赤い巻き毛に、同色の瞳。黄赤色のドレスに身を包んだ、炎のような美少女。
その美少女の後ろには、彼女よりかなり年上の青年。
暗めのシルバーブロンドで、結構、背が高い。
バルドと変わんないくらいかな?
伏せられていた瞳が現れ、俺は不覚にもドキッとした。
瞳はエメラルドより鮮やかなパロットグリーン。もの凄いイケメン。
それより……………………
俺を惹きつけたのは、青年の左目。
正確には、左目の側にある泣きボクロ。
な、何なんだろう…物凄く、エロい、、、
「失礼します。お祖母様、お邪魔してもよろしくて?」
ニコと笑う美少女。ちょっと吊り目でキツい印象を受ける。
サティ様を、お祖母様って呼ぶって事は…バルドと同じ孫に当たるのかな?
ちらっとサティ様を見ると、笑顔ではあるけど、困ったように微笑んでいる。
「構いませんよ。でも、急にどうしたの?」
「グレインバルド様の正妃様がこちらにおいでとか?ご挨拶は必要かと…」
笑顔で優雅に言ってるけど……何か、言葉にトゲを感じる。
ついと視線を寄越され目が合った。
キッと睨まれた。
言葉とは裏腹に、敵意満々。
正直、何でこんな敵視されてんのか分かんない。
「イザベル。こちらがそうよ。ご挨拶を」
「ご挨拶は必要かと」みたいなことを言ってたけど、俺なんかに自分から名乗るのは不本意だとばかりに不貞腐れている。
今、会ったばかりだけど……王侯貴族らしい王侯貴族のようだ。
眦キリキリさせ、不機嫌を隠そうともせず、イザベルが礼の形をとる。
「イザベル=ユーリェルと申します。お会いできて光栄ですわ、光の御君」
「アヤ=アルシディア、です。よろしく」
一応挨拶を返す。
握手とか必要かな?差し出した手は、フンと鼻で吐き捨てられ無視される。
いや、マジ意味分かんねぇんだけど?
引っ込めようとした手を、不意にやんわりと取られた。
「え?あ、あ、の……」
イザベルの後ろにいた青年。
柔らかく微笑んで、握られた手の甲に軽く口付けられた。
「なっ!!?」
「おっ、と!」
思わずバッと手を振り払う。
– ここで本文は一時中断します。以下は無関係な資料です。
**src/rtl/rsa_pkg.sv**
```systemverilog
// Shared RSA key-generation definitions.
// Euclid FSM states and signed-coefficient guard width.
package rsa_pkg;

  typedef enum logic [2:0] {
    IDLE,
    LOOP,
    DIV,
    UPDATE,
    FINAL
  } state_t;

  // Bézout coefficients need WIDTH+TWX bits as signed values
  localparam int TWX = 2;

endpackage

```
**src/rtl/seq_divider.sv**
```systemverilog
// Restoring unsigned divider, one quotient bit per cycle.
// div_done pulses WIDTH cycles after the div_start cycle.
module seq_divider #(
  parameter int WIDTH = 8
) (
  input  logic             clk,
  input  logic             rst_n,
  input  logic             div_start,
  input  logic [WIDTH-1:0] dividend,
  input  logic [WIDTH-1:0] divisor,
  output logic [WIDTH-1:0] quotient,
  output logic [WIDTH-1:0] remainder,
  output logic             div_done
);

  localparam int CW = $clog2(WIDTH + 1);

  logic [WIDTH-1:0] rem_q, quo_q, dvs_q;
  logic [WIDTH-1:0] rem_d, quo_d;
  logic [WIDTH-1:0] src_rem, src_quo, src_dvs;
  logic [WIDTH:0]   part;
  logic             ge;
  logic [CW-1:0]    cnt_q;
  logic             done_q;

  // The first step runs on the start edge straight from the operands
  always_comb begin
    src_rem = div_start ? '0       : rem_q;
    src_quo = div_start ? dividend : quo_q;
    src_dvs = div_start ? divisor  : dvs_q;
    part    = {src_rem, src_quo[WIDTH-1]};
    ge      = (part >= {1'b0, src_dvs});
    rem_d   = ge ? WIDTH'(part - {1'b0, src_dvs})
                 : part[WIDTH-1:0];
    quo_d   = {src_quo[WIDTH-2:0], ge};
  end

  always_ff @(posedge clk or negedge rst_n) begin
    if (!rst_n) begin
      rem_q  <= '0;
      quo_q  <= '0;
      dvs_q  <= '0;
      cnt_q  <= '0;
      done_q <= 1'b0;
    end else if (div_start) begin
      rem_q  <= rem_d;
      quo_q  <= quo_d;
      dvs_q  <= divisor;
      cnt_q  <= CW'(WIDTH - 1);
      done_q <= 1'b0;
    end else if (cnt_q != '0) begin
      rem_q  <= rem_d;
      quo_q  <= quo_d;
      cnt_q  <= cnt_q - 1'b1;
      done_q <= (cnt_q == CW'(1));
    end else begin
      done_q <= 1'b0;
    end
  end

  assign quotient  = quo_q;
  assign remainder = rem_q;
  assign div_done  = done_q;

endmodule

```
**src/rtl/mod_inverse.sv**
```systemverilog
// Modular inverse via iterative extended Euclid.
// Reports failure when gcd(a, m) != 1 or m < 2.
import rsa_pkg::*;

module mod_inverse #(
  parameter int WIDTH = 8
) (
  input  logic             clk,
  input  logic             rst_n,
  input  logic             start,
  input  logic [WIDTH-1:0] a,
  input  logic [WIDTH-1:0] m,
  output logic             busy,
  output logic             done,
  output logic             found,
  output logic [WIDTH-1:0] out
);

  localparam int TW = WIDTH + TWX;

  state_t state_q;

  logic [WIDTH-1:0]     r0_q, r1_q, m_q;
  logic [WIDTH-1:0]     q_q, rem_q;
  logic signed [TW-1:0] t0_q, t1_q;
  logic                 busy_q, done_q, found_q;
  logic [WIDTH-1:0]     out_q;

  logic                 m_ok, div_start, div_done;
  logic [WIDTH-1:0]     div_q, div_r;
  logic signed [TW-1:0] prod;
  logic [WIDTH-1:0]     t_pos;

  assign m_ok      = (m_q >= WIDTH'(2));
  assign div_start = (state_q == LOOP) && m_ok
                  && (r1_q != '0);

  // |t| <= m, so the product is exact modulo 2^TW
  assign prod  = $signed({2'b00, q_q}) * t1_q;
  assign t_pos = t0_q[WIDTH-1:0] + m_q;

  seq_divider #(
    .WIDTH(WIDTH)
  ) u_div (
    .clk      (clk),
    .rst_n    (rst_n),
    .div_start(div_start),
    .dividend (r0_q),
    .divisor  (r1_q),
    .quotient (div_q),
    .remainder(div_r),
    .div_done (div_done)
  );

  always_ff @(posedge clk or negedge rst_n) begin
    if (!rst_n) begin
      state_q <= IDLE;
      r0_q    <= '0;
      r1_q    <= '0;
      m_q     <= '0;
      q_q     <= '0;
      rem_q   <= '0;
      t0_q    <= '0;
      t1_q    <= '0;
      busy_q  <= 1'b0;
      done_q  <= 1'b0;
      found_q <= 1'b0;
      out_q   <= '0;
    end else begin
      done_q <= 1'b0;
      unique case (state_q)
        IDLE: begin
          busy_q <= start;
          if (start) begin
            r0_q    <= m;
            r1_q    <= a;
            m_q     <= m;
            t0_q    <= '0;
            t1_q    <= TW'(1);
            found_q <= 1'b0;
            out_q   <= '0;
            state_q <= LOOP;
          end
        end
        LOOP: begin
          if (div_start) state_q <= DIV;
          else           state_q <= FINAL;
        end
        DIV: begin
          if (div_done) begin
            q_q     <= div_q;
            rem_q   <= div_r;
            state_q <= UPDATE;
          end
        end
        UPDATE: begin
          r0_q    <= r1_q;
          r1_q    <= rem_q;
          t0_q    <= t1_q;
          t1_q    <= t0_q - prod;
          state_q <= LOOP;
        end
        FINAL: begin
          if (m_ok && r0_q == WIDTH'(1)) begin
            found_q <= 1'b1;
            out_q   <= t0_q[TW-1] ? t_pos
                                  : t0_q[WIDTH-1:0];
          end else begin
            found_q <= 1'b0;
            out_q   <= '0;
          end
          done_q  <= 1'b1;
          state_q <= IDLE;
        end
        default: state_q <= IDLE;
      endcase
    end
  end

  assign busy  = busy_q;
  assign done  = done_q;
  assign found = found_q;
  assign out   = out_q;

endmodule
```
**config.mk**
```make
export PLATFORM = sky130hd
export DESIGN_NAME = mod_inverse
export DESIGN_NICKNAME = d
export VERILOG_FILES = /design/src/rtl/rsa_pkg.sv /design/src/rtl/seq_divider.sv /design/src/rtl/mod_inverse.sv
export SDC_FILE = /design/constraint.sdc
export NUM_CORES = 1
export LEC_CHECK = 0
export CORE_AREA = 2 2 135 137
export DETAILED_ROUTE_END_ITERATION = 16
export DIE_AREA = 0 0 137 139
export GPL_TIMING_DRIVEN = 1
export PLACE_DENSITY = 0.59
export SKIP_LAST_GASP = 1
export SLEW_MARGIN = 10
export SYNTH_ARGS = -nofsm -noshare
export SYNTH_HDL_FRONTEND = slang
export SYNTH_SLANG_ARGS = --single-unit
```
**constraint.sdc**
```tcl
create_clock -name clk -period 5.6 [get_ports clk]
set_clock_uncertainty 0.2 [all_clocks]
set_input_delay 1.12 -clock clk [delete_from_list [all_inputs] [get_ports clk]]
set_output_delay 1.12 -clock clk [all_outputs]
set_load 0.01 [all_outputs]
```
# Word level (Yosys, flattened, before mapping)
# Cells that the tools add are included.
# op_classes
div_mod_pow	0
n_lt_le_gt_ge	2
add_sub_neg	4
n_shift	0
multipliers	1
bitwise_logic	0
reduce_logical	14
muxes	32
eq_ne	8
# op_table
op	n
8-bit two-way mux	13
8-bit one-hot mux with 2 select lines	3
10-bit one-hot mux with 2 select lines	2
10-bit two-way mux	2
3-bit one-hot mux with 4 select lines	1
9-bit by 10-bit multiplier with 10-bit output	1
2-bit AND reduction	5
10-bit subtractor	1
9-bit by 8-bit >= comparator with 1-bit output	1
3-bit two-way mux	3
8-bit adder	1
8-bit by 1-bit == test with 1-bit output (second input constant)	1
8-bit by 2-bit >= comparator with 1-bit output (second input constant)	1
4-bit two-way mux	2
8-bit nonzero test	1
8-bit subtractor	1
3-bit by 2-bit == test with 1-bit output (second input constant)	2
2-bit nonzero test	3
1-bit two-way mux	5
4-bit by 1-bit == test with 1-bit output (second input constant)	1
4-bit nonzero test	1
4-bit by 1-bit subtractor with 4-bit output (second input constant)	1
3-bit by 1-bit == test with 1-bit output (second input constant)	1
3-bit == test (second input constant)	1
5 further kinds	7
# totals
latch_bits	0
ramBits	0
register_bits	103
wordCells	78
memories	0
romBits	0

# Longest topological paths before layout
# depth
word_depth	8
mapped_depth	18
depth_no_buf	17

# By module
# From an unflattened synthesis, not the netlist that was laid out.
# hier_totals
hier_cells	679
area_unflattened_um2	6934.2
# by_module_without_submodules
mod	cells_each	instances	area_per_inst_um2	seq_area_each_um2
mod_inverse	494	1	5111.2	1851.8
seq_divider	185	1	1823.0	725.7

# Worst setup path after synthesis
# Ideal clock, no wire load.
# synth_timing
kind	reg-to-reg
startpoint	register q_q[3]
endpoint	register t1_q[9]
setup_slack_ns	1.221
stages_incl_launch_ff	16
t_arrival_ns	4.051
setup_time_ns	0.129
t_required_ns	5.271
synth_period_minus_slack_ns	4.379
path_cell_list	dfrtp_1 and2_1 fa_1 inv_1 fa_1 inv_1 fa_1 fa_1 fa_1 xor2_1 xnor2_1 xnor2_1 xnor2_1 xnor2_1 xnor2_1 o21ai_1
# synth_via
elab_chain_len	3
# synth_lines
element	line_no	source
start, declared	mod_inverse.sv:24	logic [WIDTH-1:0] q_q, rem_q;
start signal, assigned	mod_inverse.sv:91	q_q <= div_q;
9-bit by 10-bit multiplier with 10-bit output	mod_inverse.sv:39	assign prod = $signed({2'b00, q_q}) * t1_q;
10-bit subtractor	mod_inverse.sv:100	t1_q <= t0_q - prod;
10-bit one-hot mux with 2 select lines	mod_inverse.sv:71	unique case (state_q)
end signal, assigned	mod_inverse.sv:100	
end, declared	mod_inverse.sv:25	logic signed [TW-1:0] t0_q, t1_q;
# No other way between the ends.
# A chain may end at the register's enable or synchronous reset.

# Final worst setup path
# Same ends and word-level chain as after synthesis.

==> impl_results.md <==
- First-pass GRT wire length: 25,400 µm
- Clk buf depth: 2
- Mapped cell area: 0.00675 mm²
- Footprint of the multi-input gates: 0.00381 mm²
- I/O pins: 30
- Iteration-0 DRC Markers: 225
- # fillers: 1,710
- CTS clk-pin slew, worst paths: 80 ps
- R2R cell count: 15
- WHS Path Cells: 2
- Mean post-synth cell area: 10.3 µm²
- Status: complete, no violations
- Synth Net Count: 756
- Chip Height: 139 µm
- Gr ovfl total: 0
- Number of flops mapped to enable cells by yosys: 0
- Ant diodes: 0
- Drt via density: 5.03
- Slew HR: 38.1%
- Proportion of layout cells with a drive suffix above 1: 8.91%
- Hold Vio Cnt, Final: 0
- Cell variety after synth: 51
- Worst-Margin Slew: 928 ps
- DRC errors left: 0
- CTS tree: yes
- H-Tree Depth: 3
- Synth Warn #: 0
- Gate count after technology mapping: 657
- # setup viols final: 0
- FMAX: 218 MHz
- # rows: 49
- HPWL Detailed: 11,100 µm
- Sequential share of the synthesized area: 38.2%
- Fin crit period: 4580 ps
- IO Port Bufs: 29
- Core Area: 0.0177 mm²
- Post-CTS Hold Buffers: 0
- Chip Width: 137 µm
- Routed via count: 4,594
- Vias in the first global route: 4,972
- Clk_lat worst skew: 350 ps
- RD Place Congestion: 0.859
- Worst Path Arrival: 4600 ps
- Synth area leaders: dfrtp_1, fa_1, ha_1
- Clock sink total: 103
- Synth Flop Type: dfrtp_1
- Number of max-cap violations: 0
- Final net count: 779
- Area leader, netlist: dfrtp_1
- Startpoint Class: flop
- Total Neg Setup Slack: 0 ps
- Routed Antenna Nets: 0
- Worst hold path class: flop to flop
- Critical-path maximum fanout: 8
- WP data required: 5620 ps
- CTS Buf Count: 9
- Final WL: 15,000 µm
- Largest net degree at the start of global routing: 64
- Initial antenna violation count: 0
- Gr usage total: 17.1%
- Final Max Slew Viols: 0
- Commonest non-fill, non-tap cells in the layout: dfrtp_1, nand2_1, inv_1
- Area grow syn2layout: 11.9%
- Post-CTS setup buffer count: 0
- Die Area: 0.0190 mm²
- RSZ-0062 raised after global routing: false
- FF/Latch Area: 0.00258 mm²
- Most common cell after layout, fill and taps aside: dfrtp_1
- Period Utilization, post-route: 81.8%
- CP Capture Type: flop
- Type of the worst setup path: flop to flop
- Seq cells post-synth: 103
- Starting Density: 38.2%
- First-pass detailed-route iteration total: 4
- Asr flop ratio synth: 100%
- Share of the synthesized area in the top cell type: 38.2%
- CTS root buf: clkbuf_16
- Cts repair resizes: 0
- WL/cell: 16.4 µm
metal layers:
metal | vias up | share of wire [%] | track usage (%)
met2 | 51 | 49 | 29.0
li1 | 2241 | - | -
met1 | 2283 | 46 | 22.1
met5 | - | 0 | 0
met3 | 19 | 2.8 | 3.91
met4 | 0 | 1.6 | 4.12
synthesized netlist by cell type (all sizes together) (13+ instances only):
master,number
and2,48
a22oi,13
xnor2,23
fa,34
a21oi,16
o21ai,42
nand2,82
inv,70
ha,46
dfrtp,103
nor2,14
buf,14
mux2i,32
mux2,24
path summary, 6_finish.rpt:
| path | from | to | slack, ps |
|---|---|---|---|
| min in group asynchronous | rst_n | rem_q[5]$_DFFE_PN0P_ | 660 |
| worst max register to register | q_q[3]$_DFFE_PN0P_ | t1_q[9]$_DFFE_PN0P_ | 1020 |
| worst max-delay path | q_q[3]$_DFFE_PN0P_ | t1_q[9]$_DFFE_PN0P_ | 1020 |
| worst min-delay path | out[2]$_DFFE_PN0P_ | out[2]$_DFFE_PN0P_ | 280 |
| worst min register to register | out[2]$_DFFE_PN0P_ | out[2]$_DFFE_PN0P_ | 280 |
| max in group asynchronous | rst_n | t1_q[0]$_DFFE_PN0P_ | 3500 |
final cells by class:
| cell class | instances | share of cell area [%] |
|---|---|---|
| inverter | 70 | 3.48 |
| clock inverter | 5 | 0.514 |
| timing repair buffer | 35 | 4.41 |
| multi-input combinational | 461 | 50.5 |
| sequential | 103 | 34.1 |
| clock buffer | 11 | 3.21 |
| tap | 229 | 3.79 |
kinds of logic after synthesis:
| group | count (synthesis) | share of synthesized area [%] |
|---|---|---|
| flops | 103 | 38.2 |
| xor+xnor | 33 | 4.28 |
| simple gates | 183 | 13.9 |
| buf+inv | 93 | 5.54 |
| compound gates | 109 | 10.6 |
| mux | 56 | 8.93 |
| fa+ha+maj | 80 | 18.6 |
stage by stage:
| stage | cells | setup WS, ps | area, µm² | hold WS, ps | util [%] |
|---|---|---|---|---|---|
| after floorplan | 657 | 1220 | 6750 | 246 | - |
| after global placement | 898 | 1040 | 7270 | 256 | 41.2 |
| after detailed placement | 898 | 974 | 7270 | 267 | 41.2 |
| after CTS | 914 | 986 | 7550 | 285 | 42.8 |
| after global routing | 914 | 729 | 7550 | 315 | 42.8 |
| final | 914 | 1020 | 7550 | 282 | 42.8 |
worst max-delay path: stages (launching register included):
cell     delay (ps)
dfrtp_1         450
and2_1          210
fa_1            530
inv_1            60
fa_1            490
inv_1            50
fa_1            460
fa_1            520
fa_1            440
xor2_1          160
xnor2_1         210
xnor2_1         160
xnor2_1         160
xnor2_1         150
xnor2_1         130
o21ai_1          70
flip-flops by register name (all words and copies together) (netlist names):
name	flops
busy	1
done	1
found	1
m_q	8
out	8
q_q	8
r0_q	8
r1_q	8
rem_q	8
state_q	3
t0_q	10
t1_q	10
u_div.cnt_q	4
u_div.div_done	1
u_div.dvs_q	8
u_div.quotient	8
u_div.remainder	8
Power is not shown: default switching activity piles up to over one toggle a cycle in this logic, so the estimate is an artifact.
両手を降参の形にし、軽く驚いてみせる青年を睨む。
俺の訝しむ視線に頓着せず、青年がニコッと微笑んだ。
「貴婦人にする礼はお気に召さなかったようで、失礼しました。ユリウス=ラス=フォーチュンと申します」
近くで見ても物凄いいい男だ。
この世界の男どもはどうして、こうも……
コンプレックス刺激されまくり、マジ凹む。
「俺……男、だから」
「はい、そうですね。でも、グレインバルド殿下の妃でもあらせられる。それに……」
「なっ!?ちょっ、とッッ?!」
「同じ男性とは思えないくらい、可愛らしい方なので」
振り払った手を再び取られ、指先に口付けられた。
ひぃにゃあぁーーーーーーーーーーーーーーーー!!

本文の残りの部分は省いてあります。